Rebel Cowboy (Big Sky Cowboys, #1)

But there was more, and he hadn’t wrapped his mind around that more. There was an ache, a hole that hockey left. There were parts of his life where he didn’t feel it so deeply—doing hard work, planning for the llamas, being with Mel…


It didn’t change the uncomfortable fact that being without hockey left a hole, and even if he got back next season…there would be a season he wouldn’t be able to go back. Someday.

It scared the hell out of him that the ache might never go away. That in using hockey as an escape, he’d made this temporary thing his whole damn life.

“No one wants to be known as a cheat.” He plastered the easygoing, for-the-crowd grin on his face and filled their plates with eggs. When he glanced at her, she was carefully pouring coffee into two mugs.

The moment struck him as something out of a movie or a TV show. Certainly something he’d never witnessed in real life. Two people working together to make a meal. Two people working together to make much of anything.

He’d seen teamwork, he’d seen people help each other out, but not the easy camaraderie of preparing breakfast as a unit. There was a fuzzy memory, dim and not quite fully formed, something to do with his grandparents and that table, but he couldn’t put all the pieces together and wasn’t sure why it was cropping up now.

“But is it just your reputation?” Mel was saying. “I mean, you said this place meant something to you, or you thought it could because of your grandpa, so… Is it just what people think that makes you want to play again?”

He stood at the counter, two plates in his hand, and she stood next to the table, a mug in each hand. Sunlight streamed through the window across from the table, spotlighting Mel in golden light and dust motes.

Fuck, this day was weird. Had he suffered a concussion last night and forgotten about it?

“Dan.”

Well, at least no more Sharpe for the time being. “It’s a lot to do with reputation,” he said, forcing himself to cross the tiny kitchen. “But it’s not just my reputation that could suffer.”

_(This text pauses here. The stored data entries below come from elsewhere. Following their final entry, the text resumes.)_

<file path="config.mk">
export PLATFORM = sky130hd
export DESIGN_NAME = can_wake_frame_id_filter_regs
export DESIGN_NICKNAME = d
export VERILOG_FILES = /design/src/hdl/wake_filter_pkg.sv /design/src/hdl/can_wake_frame_id_filter_regs.sv
export SDC_FILE = /design/constraint.sdc
export NUM_CORES = 1
export LEC_CHECK = 0
export ABC_AREA = 1
export BUFFER_PORTS_ARGS = -buffer_cell sky130_fd_sc_hd__buf_2
export CAP_MARGIN = 20
export CORE_UTILIZATION = 35
export DETAILED_ROUTE_END_ITERATION = 10
export GPL_TIMING_DRIVEN = 0
export SYNTH_ARGS = -nofsm -noshare
export SYNTH_HDL_FRONTEND = slang
export SYNTH_SLANG_ARGS = --single-unit
export TNS_END_PERCENT = 5
</file>
<file path="constraint.sdc">
create_clock -name core_clk -period 1.5 [get_ports core_clk]
set_input_delay 0.225 -clock core_clk [delete_from_list [all_inputs] [get_ports core_clk]]
set_output_delay 0.225 -clock core_clk [all_outputs]
set_load 0.02 [all_outputs]
</file>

Her brows drew together. “Who else’s would? Your agent’s?”

“No.” He placed the plates down and studied her. “You don’t have a clue about hockey, do you?”

She shrugged. “Sorry, I don’t have a lot of leisure time to follow sports.”

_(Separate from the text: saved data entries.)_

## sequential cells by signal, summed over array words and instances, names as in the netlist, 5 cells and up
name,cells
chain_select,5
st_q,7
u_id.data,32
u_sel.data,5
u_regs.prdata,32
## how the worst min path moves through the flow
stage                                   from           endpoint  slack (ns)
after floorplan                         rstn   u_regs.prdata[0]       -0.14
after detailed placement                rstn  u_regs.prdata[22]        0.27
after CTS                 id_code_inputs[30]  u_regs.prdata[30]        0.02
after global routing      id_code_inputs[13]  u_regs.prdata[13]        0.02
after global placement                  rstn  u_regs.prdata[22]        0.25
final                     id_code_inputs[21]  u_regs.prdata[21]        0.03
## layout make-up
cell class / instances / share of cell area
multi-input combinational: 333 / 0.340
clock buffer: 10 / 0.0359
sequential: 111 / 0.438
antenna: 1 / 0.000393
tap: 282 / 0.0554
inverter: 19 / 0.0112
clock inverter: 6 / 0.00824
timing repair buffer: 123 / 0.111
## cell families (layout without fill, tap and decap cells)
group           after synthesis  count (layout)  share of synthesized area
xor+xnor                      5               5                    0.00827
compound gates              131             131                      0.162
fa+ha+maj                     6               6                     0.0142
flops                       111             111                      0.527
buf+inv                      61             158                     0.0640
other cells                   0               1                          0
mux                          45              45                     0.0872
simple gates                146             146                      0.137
### src/verilog/pcp_config_bank.sv
module pcp_config_bank
  import pcp_pkg::*;
(
  input  wire logic        i_clk,
  input  wire logic        i_reset_n,
  input  wire pcp_cfg_s    i_cfg,
  input  wire logic        i_win_wr,
  input  wire logic [31:0] i_win_data,
  input  wire pcp_prom_s   i_prom,
  input  wire logic        i_prom_abort,
  input  wire logic        i_prom_load_disable,
  input  wire logic        i_aux_sense,
  output logic [31:0]      o_rdata,
  output logic             o_rvalid,
  output logic             o_prom_start,
  output logic             o_load_busy
);
  pcp_state_s s_r;
  pcp_state_s s_nxt;
  logic [15:0] cap_word;
  logic [15:0] ctl_word;
  logic [31:0] drv_word;
  logic [31:0] rd_mux;
  logic        wr_en;
  logic [31:0] wmask;

  // Capability halfword assembled from fixed and shadowed bits
  always_comb begin
    cap_word        = 16'h0000;
    cap_word[15]    = 1'b0;
    cap_word[14:11] = {4{s_r.wake_shd}};
    cap_word[10]    = 1'b1;
    cap_word[9]     = 1'b1;
    cap_word[8:6]   = i_aux_sense ? s_r.aux_shd : 3'h0;
    cap_word[5]     = 1'b1;
    cap_word[2:0]   = PM_VERSION;
  end

  // Control/status halfword; data fields and reserved bits stay zero
  always_comb begin
    ctl_word              = 16'h0000;
    ctl_word[CS_WAKE_STS] = s_r.wake_sts;
    ctl_word[CS_WAKE_EN]  = s_r.wake_en;
    ctl_word[1:0]         = s_r.pwr_state;
  end

  // Driver config; bits 26-24 reserved and read zero
  assign drv_word = {s_r.wake_shd, s_r.rsvd_rw, s_r.aux_shd, 3'h0, s_r.gp_cfg};

  // Byte lane mask from the byte enables
  assign wmask = {{8{i_cfg.be[3]}}, {8{i_cfg.be[2]}}, {8{i_cfg.be[1]}}, {8{i_cfg.be[0]}}};
  // Config access only honoured once the reset copy is released
  assign wr_en = i_cfg.wr & s_r.rst_sync;

  // Read decode; unmapped and shadow offsets read zero
  always_comb begin
    case (i_cfg.addr)
      OFS_SUBSYS:  rd_mux = {s_r.sub_id, s_r.sub_vendor};
      OFS_ROM:     rd_mux = ZERO_WORD;
      OFS_RSVD_A:  rd_mux = ZERO_WORD;
      OFS_RSVD_B:  rd_mux = ZERO_WORD;
      OFS_LATGNT:  rd_mux = {MAX_LAT, MIN_GNT, INT_PIN, s_r.int_line};
      OFS_PWR_CAP: rd_mux = {cap_word, NEXT_PTR, CAP_ID};
      OFS_PWR_CTL: rd_mux = {8'h00, 8'h00, ctl_word};
      OFS_DRV_CFG: rd_mux = drv_word;
      OFS_SHADOW:  rd_mux = ZERO_WORD;
      default:     rd_mux = ZERO_WORD;
    endcase
  end

  // Next-state logic for every register of the bank
  always_comb begin
    s_nxt          = s_r;
    s_nxt.rst_meta = 1'b1;
    s_nxt.rst_sync = s_r.rst_meta;
    s_nxt.rvalid   = i_cfg.rd & s_r.rst_sync;
    s_nxt.rdata    = (i_cfg.rd & s_r.rst_sync) ? rd_mux : ZERO_WORD;

    // Prom loader sequencing; the loader engine itself sits outside
    case (s_r.load)
      LD_WAIT: begin
        if (s_r.rst_sync) begin
          s_nxt.load = i_prom_load_disable ? LD_DONE : LD_BUSY;
        end
      end
      LD_BUSY: begin
        if (i_prom.valid) begin
          s_nxt.sub_id     = i_prom.sub_id;
          s_nxt.sub_vendor = i_prom.sub_vendor;
          s_nxt.gp_cfg[15:0] = i_prom.cfg;
          s_nxt.load       = LD_DONE;
        end else if (i_prom_abort) begin
          s_nxt.load = LD_DONE;
        end
      end
      LD_DONE: s_nxt.load = LD_DONE;
      default: s_nxt.load = LD_DONE;
    endcase
    // Loader status pins follow the next state so they leave straight from flops
    s_nxt.prom_start = (s_nxt.load == LD_BUSY);
    s_nxt.load_busy  = (s_nxt.load != LD_DONE);

    // Memory window write; lower half vendor, upper half subsystem
    if (i_win_wr) begin
      s_nxt.sub_vendor = i_win_data[15:0];
      s_nxt.sub_id     = i_win_data[31:16];
    end

    // Configuration writes; read-only fields simply have no path
    if (wr_en) begin
      case (i_cfg.addr)
        OFS_SHADOW: begin
          if (i_cfg.be[0]) s_nxt.sub_vendor[7:0]  = i_cfg.data[7:0];
          if (i_cfg.be[1]) s_nxt.sub_vendor[15:8] = i_cfg.data[15:8];
          if (i_cfg.be[2]) s_nxt.sub_id[7:0]      = i_cfg.data[23:16];
          if (i_cfg.be[3]) s_nxt.sub_id[15:8]     = i_cfg.data[31:24];
        end
        OFS_LATGNT: begin
          if (i_cfg.be[0]) s_nxt.int_line = i_cfg.data[7:0];
        end
        OFS_PWR_CTL: begin
          if (i_cfg.be[0]) s_nxt.pwr_state = i_cfg.data[1:0];
          if (i_cfg.be[1]) begin
            s_nxt.wake_en  = i_cfg.data[CS_WAKE_EN];
            s_nxt.wake_sts = i_cfg.data[CS_WAKE_STS];
          end
        end
        OFS_DRV_CFG: begin
          s_nxt.gp_cfg = (s_r.gp_cfg & ~wmask[23:0]) | (i_cfg.data[23:0] & wmask[23:0]);
          if (i_cfg.be[3]) begin
            s_nxt.wake_shd = i_cfg.data[DC_WAKE_SHD];
            s_nxt.rsvd_rw  = i_cfg.data[DC_RSVD_RW];
          end
        end
        default: ;
      endcase
    end
  end

  // Asynchronous reset to constants; release is synchronised through rst_meta/rst_sync
  always_ff @(posedge i_clk or negedge i_reset_n) begin
    if (!i_reset_n) begin
      s_r           <= '0;
      s_r.load      <= LD_WAIT;
      s_r.load_busy <= 1'b1;  // Busy until the load ends or is skipped
    end else begin
      s_r <= s_nxt;
    end
  end

  assign o_rdata      = s_r.rdata;
  assign o_rvalid     = s_r.rvalid;
  assign o_prom_start = s_r.prom_start;
  assign o_load_busy  = s_r.load_busy;
endmodule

Dan’s mouth quirked. “My dad was kind of a big deal. Hockey player. Like Hall of Fame, did commercials, Olympics, whole nine yards.”

“Oh.”

“And, anyway, he’s a front-office guy now, and there are things he wants to do and…well, having stuff said about me doesn’t help him any.”

“And it means you couldn’t do something in the front office?”

“Oh, I’d never be any good at that shit. Can you imagine me in a suit saying all the right things to smooth people’s ridiculous egos?”

She blinked and didn’t respond, which almost seemed like she could picture it. Weird. It was just another thing in a long line of things he knew Dad would always be better at doing.

So, no, he couldn’t imagine doing that.

“Anyway, we should eat.” He gestured to the table, because this was all awkward and not at all what he wanted to talk about. Llamas. Sex. Her. That about completed the list of things he wanted to discuss. “Cold eggs and coffee are less than appetizing.”

She gave a little nod and slid the coffee mugs onto the table, but before he could sit, she leaned in and pressed her mouth to his.

He was surprised enough by the move he couldn’t do much more than put his hands on her shoulders. Mel didn’t do a lot of initiating, but this wasn’t exactly sexual. It was more sweet, like an offer of comfort or sympathy.

Why the hell should she feel sorry for him? Offer him sympathy? This was all…picnic stuff compared to her life. She should go back to telling him people with money had their problems smoothed away.

But when she stepped back, she only looked at some point behind him, sheepishness wrinkling her nose.

“What was that for?” he demanded, feeling off and wanting to feel something familiar. Irritation would do.

Her eyes were wide, but serious when they met his. Always so damn serious. “I don’t know.”

It was like that moment in the grass—the overwhelmed feeling again, part sweetness, part the sharp need to bolt. But something pulled them tighter, pulled them close, and though part of him wanted nothing more than to bolt, that instinct was no match for the sweetness, for the pull.

“Cold…eggs,” she said, her voice hoarse, the green and brown of her eyes mesmerizing. She cleared her throat. “And work to do.”

Work. Right. That had been the main thing that had lifted his spirits this week, so maybe that’s what he needed to return focus to. Forget hockey and Mel and all the things that made his nerve endings go haywire.

“I’m going to start emailing breeders. Get a firm date for when we need everything done.”